I have a provider that is billing for an injection platelet rich plasma. Provider was performing a right shoulder arthroscopy followed by injection of prp into the supraspinatus tendon. The injection was coded with cpt code 29999. I was leaning toward 86999. Any help or suggestions would be appreciated.  Thanks.


----------



## nyyankees (Jul 16, 2009)

HBee said:


> I have a provider that is billing for an injection platelet rich plasma. Provider was performing a right shoulder arthroscopy followed by injection of prp into the supraspinatus tendon. The injection was coded with cpt code 29999. I was leaning toward 86999. Any help or suggestions would be appreciated.  Thanks.



They will consider the PRP as part of the shoulder scope and NOT reimburse you. If you go to ortho-decisions.com or margievaught.com there is an excellent article on PRP injection for surgery AND regular joint injections.

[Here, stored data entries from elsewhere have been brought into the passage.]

File: src/hw/rtl/cts_pkg.sv
// ----------------------------------------------------------------------------
// cts_pkg
// shared types, constants and helpers of the three level cache tag model
// ----------------------------------------------------------------------------
package cts_pkg;

  // block number bits (byte address without the 64 byte offset)
  localparam int BLK_W     = 26;
  localparam int ADDR_W    = 32;
  localparam int BLK_SHIFT = 6;
  localparam int SET_W     = 14;
  localparam int CNT_W     = 48;
  localparam int LAT_W     = 16;
  localparam int COST_W    = 18;
  localparam int CFG_IDX_W = 3;

  localparam int FIRST_SETS_DEF  = 8;
  localparam int FIRST_WAYS_DEF  = 2;
  localparam int SECOND_SETS_DEF = 16;
  localparam int SECOND_WAYS_DEF = 4;
  localparam int THIRD_SETS_DEF  = 32;
  localparam int THIRD_WAYS_DEF  = 8;

  // configuration register indexes
  localparam logic [CFG_IDX_W-1:0] REG_FIRST_LAT   = 3'd0;
  localparam logic [CFG_IDX_W-1:0] REG_SECOND_LAT  = 3'd1;
  localparam logic [CFG_IDX_W-1:0] REG_THIRD_LAT   = 3'd2;
  localparam logic [CFG_IDX_W-1:0] REG_MEM_LAT     = 3'd3;
  localparam logic [CFG_IDX_W-1:0] REG_FIRST_POL   = 3'd4;
  localparam logic [CFG_IDX_W-1:0] REG_SECOND_POL  = 3'd5;
  localparam logic [CFG_IDX_W-1:0] REG_THIRD_POL   = 3'd6;

  // where a request was served
  localparam logic [1:0] LVL_FIRST  = 2'd0;
  localparam logic [1:0] LVL_SECOND = 2'd1;
  localparam logic [1:0] LVL_THIRD  = 2'd2;
  localparam logic [1:0] LVL_MEMORY = 2'd3;

  // statistics counter slots
  localparam logic [2:0] CNT_REQ = 3'd6;
  localparam logic [2:0] CNT_CYC = 3'd7;

  // replacement policy codes
  localparam logic POL_LRU  = 1'b0;
  localparam logic POL_FIFO = 1'b1;

  typedef struct packed {
    logic [LAT_W-1:0] lat_first;
    logic [LAT_W-1:0] lat_second;
    logic [LAT_W-1:0] lat_third;
    logic [LAT_W-1:0] lat_mem;
    logic [2:0]       pol;
  } cfg_t;

  // classified request handed from front to back
  typedef struct packed {
    logic [BLK_W-1:0] blk;
    logic [SET_W-1:0] set_first;
    logic [SET_W-1:0] set_second;
    logic [SET_W-1:0] set_third;
  } req_t;

  typedef struct packed {
    logic [1:0]        hit_level;
    logic [COST_W-1:0] access_cost;
    logic [CNT_W-1:0]  request_count;
    logic [CNT_W-1:0]  cycle_total;
    logic [CNT_W-1:0]  first_hits;
    logic [CNT_W-1:0]  first_misses;
    logic [CNT_W-1:0]  second_hits;
    logic [CNT_W-1:0]  second_misses;
    logic [CNT_W-1:0]  third_hits;
    logic [CNT_W-1:0]  third_misses;
  } res_t;

  function automatic logic [CNT_W-1:0] sat_add(logic [CNT_W-1:0] a, logic [CNT_W-1:0] b);
    logic [CNT_W:0] s;
    s = {1'b0, a} + {1'b0, b};
    return s[CNT_W] ? {CNT_W{1'b1}} : s[CNT_W-1:0];
  endfunction

endpackage

File: src/hw/rtl/cts_ram.sv
// ----------------------------------------------------------------------------
// cts_ram
// generic single write port ram with registered read
// ----------------------------------------------------------------------------
module cts_ram #(
  parameter int WIDTH = 8,
  parameter int DEPTH = 16
) (
  input  logic                                  clk,
  input  logic                                  we,
  input  logic [(DEPTH > 1 ? $clog2(DEPTH) : 1)-1:0] waddr,
  input  logic [WIDTH-1:0]                      wdata,
  input  logic [(DEPTH > 1 ? $clog2(DEPTH) : 1)-1:0] raddr,
  output logic [WIDTH-1:0]                      rdata
);

  logic [WIDTH-1:0] mem [DEPTH];

  always_ff @(posedge clk) begin
    if (we) begin
      mem[waddr] <= wdata;
    end
    rdata <= mem[raddr];
  end

endmodule

File: src/hw/rtl/cts_level.sv
// ----------------------------------------------------------------------------
// cts_level
// one set associative tag level: row read, hit check, victim pick, rank update
// ----------------------------------------------------------------------------
module cts_level #(
  parameter int SETS = 8,
  parameter int WAYS = 2
) (
  input  logic                        clk,
  input  logic                        rst,
  input  logic                        lookup,
  input  logic                        commit,
  input  logic [cts_pkg::SET_W-1:0]   set_in,
  input  logic [cts_pkg::BLK_W-1:0]   blk,
  input  logic                        policy,
  output logic                        hit
);

  localparam int SW  = SETS > 1 ? $clog2(SETS) : 1;
  localparam int WW  = WAYS > 1 ? $clog2(WAYS) : 1;
  localparam int RB  = WAYS > 1 ? $clog2(WAYS) : 1;
  localparam int EW  = cts_pkg::BLK_W + 2 * RB;
  localparam int ROW = WAYS * EW;

  typedef logic [WAYS-1:0][RB-1:0] rk_t;

  logic [SETS-1:0][WAYS-1:0] vld;
  logic [SW-1:0]             set_idx;
  logic [ROW-1:0]            row;
  logic [ROW-1:0]            row_next;
  logic [WAYS-1:0]           v;
  logic [WAYS-1:0][cts_pkg::BLK_W-1:0] tg;
  rk_t                       ur;
  rk_t                       fr;
  rk_t                       ur_next;
  rk_t                       fr_next;
  logic                      found;
  logic                      pick;
  logic [WW-1:0]             hw;
  logic [WW-1:0]             vic;
  logic [WW-1:0]             w;

  // move way w to the newest rank among valid ways
  function automatic rk_t touch(rk_t r, logic [WAYS-1:0] vv, logic [WW-1:0] wi);
    rk_t          o;
    logic [RB-1:0] others;
    o      = r;
    others = '0;
    for (int i = 0; i < WAYS; i++) begin
      if (WW'(i) != wi && vv[i]) begin
        others = others + RB'(1);
        if (vv[wi] && r[i] > r[wi]) begin
          o[i] = r[i] - RB'(1);
        end
      end
    end
    o[wi] = others;
    return o;
  endfunction

  assign set_idx = set_in[SW-1:0];
  assign v       = vld[set_idx];

  cts_ram #(.WIDTH(ROW), .DEPTH(SETS)) u_tags (
    .clk   (clk),
    .we    (commit),
    .waddr (set_idx),
    .wdata (row_next),
    .raddr (set_idx),
    .rdata (row)
  );

  always_comb begin
    hit   = 1'b0;
    hw    = '0;
    found = 1'b0;
    vic   = '0;
    pick  = 1'b0;
    for (int i = 0; i < WAYS; i++) begin
      tg[i] = row[i*EW + 2*RB +: cts_pkg::BLK_W];
      ur[i] = row[i*EW + RB +: RB];
      fr[i] = row[i*EW +: RB];
    end
    for (int i = 0; i < WAYS; i++) begin
      if (v[i] && tg[i] == blk && !hit) begin
        hit = 1'b1;
        hw  = WW'(i);
      end
    end
    for (int i = 0; i < WAYS; i++) begin
      if (!v[i] && !found) begin
        found = 1'b1;
        vic   = WW'(i);
      end
    end
    if (!found) begin
      for (int i = 0; i < WAYS; i++) begin
        if (((policy == cts_pkg::POL_FIFO) ? fr[i] : ur[i]) == '0 && !pick) begin
          pick = 1'b1;
          vic  = WW'(i);
        end
      end
    end
    w       = hit ? hw : vic;
    ur_next = (hit && policy == cts_pkg::POL_FIFO) ? ur : touch(ur, v, w);
    fr_next = hit ? fr : touch(fr, v, w);
    for (int i = 0; i < WAYS; i++) begin
      row_next[i*EW +: EW] = {((WW'(i) == w && !hit) ? blk : tg[i]), ur_next[i], fr_next[i]};
    end
  end

  always_ff @(posedge clk) begin
    if (rst) begin
      vld <= '0;
    end else if (commit && !hit) begin
      vld[set_idx][w] <= 1'b1;
    end
  end

  // lookup is always the cycle before commit
  a_commit_after_lookup: assert property (@(posedge clk) disable iff (rst)
    commit |-> $past(lookup))
    else $error("commit without a preceding lookup");

  a_no_lookup_commit: assert property (@(posedge clk) disable iff (rst)
    !(lookup && commit))
    else $error("lookup and commit together");

  a_fill_sets_valid: assert property (@(posedge clk) disable iff (rst)
    commit && !hit |=> vld[$past(set_idx)][$past(w)])
    else $error("filled way not valid");

endmodule

File: config.mk
export PLATFORM = sky130hd
export DESIGN_NAME = cts_level
export DESIGN_NICKNAME = d
export VERILOG_FILES = /design/src/hw/rtl/cts_pkg.sv /design/src/hw/rtl/cts_ram.sv /design/src/hw/rtl/cts_level.sv
export SDC_FILE = /design/constraint.sdc
export NUM_CORES = 1
export LEC_CHECK = 0
export ABC_AREA = 1
export BUFFER_PORTS_ARGS = -buffer_cell sky130_fd_sc_hd__buf_2
export CORE_MARGIN = 5
export CORE_UTILIZATION = 62
export DETAILED_ROUTE_END_ITERATION = 7
export GPL_TIMING_DRIVEN = 0
export PLACE_DENSITY = 0.89
export SYNTH_ARGS = -nofsm -noshare
export SYNTH_HDL_FRONTEND = slang
export SYNTH_SLANG_ARGS = --single-unit
File: constraint.sdc
create_clock -name clk -period 8.9 [get_ports clk]
set_clock_uncertainty 0.1 [all_clocks]
set_input_delay 0.89 -clock clk [delete_from_list [all_inputs] [get_ports clk]]
set_output_delay 0.89 -clock clk [all_outputs]
set_load 0.01 [all_outputs]
; Word-level counts from Yosys, hierarchy flattened
; Memory sizes are Yosys's and may differ from the RTL's. A register that Yosys moved wholly into a read port is not among the register bits.
; Index checks and enable logic that the tools add are counted.
[word_totals]
register_bits = 16
mem_bits_rw = 448
input_bits = 45
memories = 1
[classes]
addsub = 5
n_lt_le_gt_ge = 8
eq_ne = 2
n_mux = 44
bitwise = 3
reduce_logical = 21
[memory_table]
columns = name, words, width, rd, rd_ports_with_merged_regs, write_ports, line_no
row1 = u_tags.mem, 8, 56, 1, 1, 1, cts_ram.sv:17  ; logic [WIDTH-1:0] mem [DEPTH];
[ops]
columns = op, n
row1 = $eq 26x26->1, 2
row2 = $mux 26, 2
row3 = $mux 1, 33
row4 = $logic_and 1x1->1, 17
row5 = $or 16x16->16, 1
row6 = $mux 2, 4
row7 = $bmux 2 s3, 1
row8 = $demux 2 s3, 1
row9 = $bwmux 2, 2
row10 = $gt 1x1->1, 4
row11 = $logic_not 1->1, 4
row12 = $lt 3x4->1 const B, 1
row13 = $sub 1x1->1 const B, 4
row14 = $ge 3x1->1 const B, 1
row15 = $lt 1x2->1 const B, 1
row16 = $not 1->1, 2
row17 = $add 1x1->1 const B, 1
row18 = $demux 1 s1, 1
row19 = $ge 1x1->1 const B, 1

; Longest topological paths before layout
; Gate-level depths: netlist of run 1.
[logic_depth]
ltp_word = 19
mapped_depth = 16
mapped_depth_nobuf = 14

; Modules after synthesis
; Synthesis of run 1 repeated with hierarchy kept, for this count alone.
[hier_totals]
hier_cells = 2503
hier_area_um2 = 23293.6
[modules_own_cells]
columns = mod, instances, cells_per_inst, area_per_inst_um2, seq_area_each_um2
row1 = cts_ram, 1, 2010, 20699.9, 14574.0
row2 = cts_level, 1, 493, 2593.7, 320.3

; Worst setup path after synthesis of run 1
; No wires, ideal clock.
[synth_timing]
path_kind = input to register
from = input port set_in[2] (netlist bit)
to = register vld[6] (netlist bit)
setup_time_ns = 0.082
arrival_ns = 7.229
t_required_ns = 8.718
setup_slack_ns = 1.489
cell_stages = 4
path_cell_list = buf_4 nor4_1 nand4_1 a21oi_1
[synth_between]
elab_chain_len = 16
[synth_lines]
columns = item, line_no
row1 = start: declaration, cts_level.sv:13  ; input logic [cts_pkg::SET_W-1:0] set_in,
row2 = $bmux 2 s3, cts_level.sv:62  ; assign v = vld[set_idx];
row3 = $mux 2 (implied by the code), cts_level.sv:62
row4 = $logic_not 1->1, cts_level.sv:91  ; if (!v[i] && !found) begin
row5 = $logic_and 1x1->1, cts_level.sv:91
row6 = $mux 1, cts_level.sv:91
row7 = $mux 1 (2 in series), cts_level.sv:98  ; if (((policy == cts_pkg::POL_FIFO) ? fr[i] : ur[i]) == '0 && !pick) begin
row8 = $mux 1, cts_level.sv:96  ; if (!found) begin
row9 = $mux 1, cts_level.sv:104  ; w = hit ? hw : vic;
row10 = $lt 1x2->1 (implied by the code) or $ge 1x1->1 (tied branches), cts_level.sv:116  ; vld[set_idx][w] <= 1'b1;
row11 = $logic_and 1x1->1 (implied by the code), cts_level.sv:116
row12 = $mux 1 (implied by the code), cts_level.sv:116
row13 = $demux 1 s1, cts_level.sv:116
row14 = $mux 2 (implied by the code), cts_level.sv:116
row15 = $demux 2 s3, cts_level.sv:116
row16 = $or 16x16->16 (no source line), -
row17 = end signal: assignment, cts_level.sv:114  ; vld <= '0;
row18 = end signal: indexed assignment, cts_level.sv:116
row19 = end: declaration, cts_level.sv:27  ; logic [SETS-1:0][WAYS-1:0] vld;
; Parallel ways exist; a longest one is shown, timed or not. The select of a mux whose other input is x is not followed.
; A chain may end at the register's enable or synchronous reset.

; Worst setup path in the final report of run 1
[layout_timing]
from = input port blk[10] (netlist bit)
to = output port hit
[layout_between]
elab_chain_len = 6
[layout_lines]
columns = item, line_no
row1 = start: declaration, cts_level.sv:14  ; input logic [cts_pkg::BLK_W-1:0] blk,
row2 = $eq 26x26->1, cts_level.sv:85  ; if (v[i] && tg[i] == blk && !hit) begin
row3 = $logic_and 1x1->1, cts_level.sv:85
row4 = $mux 1, cts_level.sv:85
row5 = $logic_not 1->1, cts_level.sv:85
row6 = $logic_and 1x1->1, cts_level.sv:85
row7 = $mux 1 *, cts_level.sv:85
row8 = end: declaration, cts_level.sv:16  ; output logic hit
; Every way passes the cells marked *; elsewhere a longest branch is shown, timed or not.

==> impl_metrics.json, run 1 <==
{
  "hold_violations": 0,
  "drt_wl_total_um": 55500,
  "cts_sinks": 520,
  "fin_util": 0.717,
  "final.min_clock_period_ps": 3570,
  "gp_congestion": 0.928,
  "timing.final.max_slew_violations": 0,
  "cts_tree": "done",
  "core_um2": 31600,
  "syn_area_um2": 19800,
  "post_drt_wl_per_cell_um": 28.5,
  "clk_pin_slew_ps": 60,
  "fin_area_um2": 22600,
  "yosysTopAreaCell": "edfxtp_1",
  "tightest_slew_ps": 1150,
  "start_util": 0.627,
  "synth.most_common_cell": "edfxtp_1",
  "fmaxAchievable_mhz": 280,
  "switching_share": 0.222,
  "max_stage_delay_ps": 400,
  "ys_top_cells_by_count": "448 x edfxtp_1, 258 x nand2_1, 81 x inv_1",
  "hpwl_um": 33800,
  "area_growth_pct": 14.4,
  "cts_buffers": 48,
  "reg2reg_slack_ps": 5990,
  "cp.required_ps": 7910,
  "synth_cells": 1393,
  "num_rows": 65,
  "finalCritPeriodShare": 0.401,
  "root_buffer": "clkbuf_16",
  "postCtsResizedCells": 0,
  "end_kind": "primary output",
  "antenna_found_initial": 1,
  "peakVddDrop_uv": 187,
  "cts_setup_buffers": 0,
  "drc": 0,
  "grt_max_degree": 27,
  "h-tree-depth": 2,
  "pwr-share-comb": 0.068,
  "power_frac_clock": 0.404,
  "grt_setup_unrepaired": "no",
  "async_flop_share": 0,
  "die_y_um": 189,
  "p_leak_uw": 0.00790,
  "synth.area.top_cells": "edfxtp_1 68%, dfxtp_1 7.3%, nand2_1 4.9%, a22oi_1 2.6%, nand4_1 2.4%",
  "status": "complete, no violations",
  "yosysUniqueCellTypes": 35,
  "io_pins": 46,
  "grt_pass1_wl_um": 80600,
  "n_fill_cell": 1727,
  "grt_overflow": 0,
  "antenna_left": 0,
  "via_per_inst": 6.89,
  "endpoint": "hit",
  "holdWs_ps": 353,
  "vias": 13400,
  "avgSynthCellArea_um2": 14.2,
  "clk_latency_ps": 570,
  "holdCritPathClass": "reg2reg",
  "relSlewSlack": 0.230,
  "startpoint_type": "input pin",
  "p_int_uw": 4150,
  "r2r_start": "u_tags.rdata[40]$_DFF_P_",
  "yosys_warnings": 0,
  "fin_nets": 1551,
  "die_w_um": 189,
  "critPathMaxFanout": 4,
  "synth.net_count": 1438,
  "ctsHoldBuffers": 0,
  "drive_gt1_frac": 0.171,
  "first_pass_iters": 8,
  "dpl_cell_area_um2": 21000,
  "r2r-end": "u_tags.mem[2][22]$_DFFE_PP_",
  "slowest_stage": "nor2_1",
  "drtIter0Drc": 2494,
  "cap_violations": 0,
  "path_class": "in2out",
  "cts_buffer_depth": 3,
  "cp.arrival_ps": 2580,
  "io_buffers": 31,
  "sequentialPowerShare": 0.528,
  "path_cells": "buf_2, xor2_1, nor2_1, nand3_1, nor2_1, nand3_4, nand2_1, buf_2",
  "yosysSeqAreaShare": 0.753,
  "synth_ff_type": "edfxtp_1",
  "die-area_um2": 35600,
  "grt_pass1_vias": 13300,
  "critPathLaunch": "blk[10]",
  "synth_edf_count": 448,
  "setup_tns_ps": 0,
  "power_uw": 5340,
  "p_per_area_nw_per_um2": 236,
  "rr_worst_depth": 9,
  "synth_top_area_frac": 0.680,
  "ys_ff_latch": 520,
  "grt_use_total": 0.305,
  "finalSetupViolCount": 0,
  "power_switching_uw": 1180
}
-- cell usage in the layout, fill, tap and decap left out, types with 8 or more instances in the layout --
cell type / n
buf_4: 18
clkbuf_16: 50
nand2_1: 258
buf_12: 8
a221oi_1: 51
nor2_1: 23
o21ai_2: 26
a21oi_1: 17
buf_1: 13
inv_2: 17
buf_6: 14
buf_2: 53
o21ai_1: 34
a22o_1: 39
xnor2_1: 16
a22oi_1: 69
nand3_1: 21
edfxtp_1: 448
nand4_1: 76
clkbuf_1: 27
nand2_2: 27
inv_1: 81
o21ai_0: 19
dfxtp_1: 72
-- sequential cells by signal, summed over array words and instances, names as in the netlist --
register      flops
u_tags.mem      448
u_tags.rdata     56
vld              16
-- worst max-delay path: cells and delay by family --
kind,cells,cell delay (ps)
simple gates,5,1220
buf+inv,2,290
xor+xnor,1,170
-- layout make-up --
type / count / area (um^2) / share of cell area
antenna: 1 / 2.50 / 0.000111
buffer: 67 / 403 / 0.0178
clock buffer: 68 / 1380 / 0.0609
clock inverter: 20 / 283 / 0.0125
inverter: 99 / 379 / 0.0168
multi-input combinational: 707 / 4160 / 0.184
sequential: 520 / 14900 / 0.658
tap: 402 / 503 / 0.0222
timing repair buffer: 63 / 631 / 0.0279
-- stage by stage --
stage	cells	setup slack (ps)
2_1_floorplan	1393	1490
3_3_place_gp	1826	-3970
3_5_place_dp	1858	5490
4_1_cts	1946	5500
5_1_grt	1946	5330
6_report	1947	5330
-- power groups by stage --
stage | Sequential, uW | Combinational, uW | Clock [uW]
after floorplan | 2850 | 206 | 0
after global placement | 2870 | 306 | 0
after CTS | 2810 | 349 | 2150
after detailed placement | 2860 | 340 | 0
final | 2820 | 363 | 2160
after global routing | 2820 | 380 | 2250
-- metal layers --
metal / GRT usage / wire, um / share of wire / vias to the layer above
li1: - / - / - / 5414
met3: 0.0986 / 8570 / 0.15 / 321
met1: 0.379 / 17900 / 0.32 / 6266
met4: 0.160 / 3800 / 0.068 / 2
met5: 0 / 9 / 0.00016 / -
met2: 0.484 / 25200 / 0.45 / 1406
-- kinds of logic after synthesis --
family / synth area share
XOR/XNOR: 0.00930
buffers and inverters: 0.0395
flip-flops: 0.753
AND/OR/NAND/NOR: 0.103
AO/OA/AOI/OAI: 0.0953
-- how the worst min path moves through the flow --
stage	endpoint	slack [ps]	startpoint	depth (start not counted)
5_1_grt	vld[10]$_SDFFE_PP0P_	370	vld[10]$_SDFFE_PP0P_	2
3_3_place_gp	vld[10]$_SDFFE_PP0P_	340	vld[10]$_SDFFE_PP0P_	2
3_5_place_dp	vld[11]$_SDFFE_PP0P_	340	vld[11]$_SDFFE_PP0P_	2
6_report	vld[2]$_SDFFE_PP0P_	350	vld[2]$_SDFFE_PP0P_	2
2_1_floorplan	u_tags.rdata[6]$_DFF_P_	330	u_tags.mem[3][6]$_DFFE_PP_	2
4_1_cts	vld[11]$_SDFFE_PP0P_	350	vld[11]$_SDFFE_PP0P_	2
(Power assumes the default switching activity.)
==> run 2, diff against run 1 <==
Clock period 8.9 ns to 3.4 ns, I/O delays scaled along.
==> run 2 against run 1 <==
Sequential power rose to 2.6 times the previous value. Die area did not move. Combinational power rose to 2.6 times the previous value. Routed wire length fell by 1.2%. Total power rose to 2.5 times the previous value. Utilization fell by 0.72 points. First-iteration DRC count fell by 6.1%. Via count fell by 1.6%. Global-route usage barely moved. Sequential share of layout area rose by 0.67 points. Cell count fell by 0.46%.
==> impl_metrics.json, run 2 (same netlist as run 1, synthesis figures left out) <==
{
  "cts_sinks": 520,
  "n_fill_cell": 1804,
  "path_cells": "inv_1, nand2_1, nand4_1, nor2_1, nand2_1, nor2_1, nand3_4, nand2_1, buf_2",
  "drt_wl_total_um": 54900,
  "h-tree-depth": 2,
  "top_regs": "u_tags.mem x448, u_tags.rdata x56, vld x16",
  "hpwl_um": 33400,
  "ctsHoldBuffers": 1,
  "antenna_found_initial": 1,
  "relSlewSlack": 0.294,
  "cap_violations": 0,
  "first_pass_iters": 6,
  "clk_pin_slew_ps": 60,
  "core_um2": 31600,
  "drive_gt1_frac": 0.166,
  "startpoint_type": "flip-flop",
  "grt_max_degree": 28,
  "hold_depth": 3,
  "antenna_cells": 0,
  "critPathMaxFanout": 5,
  "grt_pass1_wl_um": 80400,
  "sequentialPowerShare": 0.547,
  "layout_common_cells": "448 x edfxtp_1, 258 x nand2_1, 81 x inv_1",
  "peakVddDrop_uv": 668,
  "via_per_inst": 6.81,
  "wl_met3_um": 7960,
  "setup_ws_ps": 450,
  "cts_tree": "done",
  "power_switching_uw": 3070,
  "path_class": "reg2out",
  "tightest_slew_ps": 1060,
  "timing.final.max_slew_violations": 0,
  "holdCritPathClass": "in2reg",
  "grt_use_total": 0.305,
  "drc": 0,
  "root_buffer": "clkbuf_16",
  "dr_wl_met2_um": 25600,
  "hold_start": "blk[18]",
  "critPathLaunch": "u_tags.rdata[23]$_DFF_P_",
  "top_register": "u_tags.mem",
  "finalSetupViolCount": 0,
  "setup_tns_ps": 0,
  "final.min_clock_period_ps": 2950,
  "antenna_left": 0,
  "max_stage_delay_ps": 410,
  "m1WireLength_um": 18400,
  "cts_buffers": 47,
  "post_drt_wl_per_cell_um": 28.3,
  "num_rows": 65,
  "p_int_uw": 10400,
  "p_per_area_nw_per_um2": 602,
  "grt_pass1_vias": 13300,
  "vias": 13200,
  "cts_setup_buffers": 0,
  "fin_util": 0.710,
  "dp_slack_ps": 546,
  "multi_input_area_um2": 4180,
  "gp_congestion": 0.889,
  "die-area_um2": 35600,
  "start_util": 0.627,
  "power_uw": 13500,
  "r2r_start": "u_tags.rdata[54]$_DFF_P_",
  "hold_violations": 0,
  "cp.required_ps": 2960,
  "grt_overflow": 0,
  "clk_latency_ps": 570,
  "slowest_stage": "nor2_1",
  "grt_setup_unrepaired": "no",
  "finalCritPeriodShare": 0.868,
  "cp_common_cell": "nand2_1",
  "fmaxAchievable_mhz": 339,
  "cts_buffer_depth": 3,
  "final_common_cell": "edfxtp_1",
  "p_leak_uw": 0.00777,
  "rr_worst_depth": 11,
  "drtIter0Drc": 2342,
  "end_kind": "primary output",
  "status": "complete, no violations",
  "largest_reg_flops": 448,
  "power_frac_clock": 0.383,
  "area_growth_pct": 13.3,
  "switching_share": 0.228,
  "critical_path_depth": 9,
  "die_w_um": 189,
  "pwr-share-comb": 0.071,
  "path_buf_inv": 2,
  "critPathTopFamily": "simple AND/OR/NAND/NOR gates",
  "highest_layer": "met4",
  "io_pins": 46,
  "ff_latch_area_um2": 14900,
  "postCtsResizedCells": 0,
  "io_buffers": 31,
  "die_y_um": 189,
  "fin_nets": 1542,
  "cp.arrival_ps": 2510
}
-- run 2: changes by cell type in the layout (fill, tap and decap cells not counted), moves of 3 or more --
cell / change
clkinv_2: +5
buf_6: +3
buf_8: +4
inv_6: +3
buf_4: -14
clkbuf_1: +3
buf_16: -4
clkbuf_16: -3
clkinv_1: -3
bufinv_16: -5
-- run 2: final timing paths --
| path | endpoint | slack (ps) |
|---|---|---|
| worst max register to register | u_tags.mem[5][23]$_DFFE_PP_ | 510 |
| worst min register to register | vld[10]$_SDFFE_PP0P_ | 350 |
| worst max-delay path | hit | 450 |
| worst min-delay path | u_tags.mem[0][48]$_DFFE_PP_ | 190 |
-- run 2: area by class of cell --
class	instances	share of cell area
sequential	520	0.665
timing repair buffer	55	0.0250
clock buffer	70	0.0599
tap	402	0.0224
clock inverter	18	0.00659
buffer	67	0.0180
inverter	99	0.0169
multi-input combinational	707	0.186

I've been instructed to bill out the PRP surgery as a 29999. We know that it won't get paid but they want to have a paper-trail that one day they MIGHT add a CPT code for the surgical PRP. Gotta love my docs!! Hope this helps.


----------



## ivonneatanacio (Jul 16, 2009)

Our office uses 86999 and we have been paid, We have to submitt the op report.


----------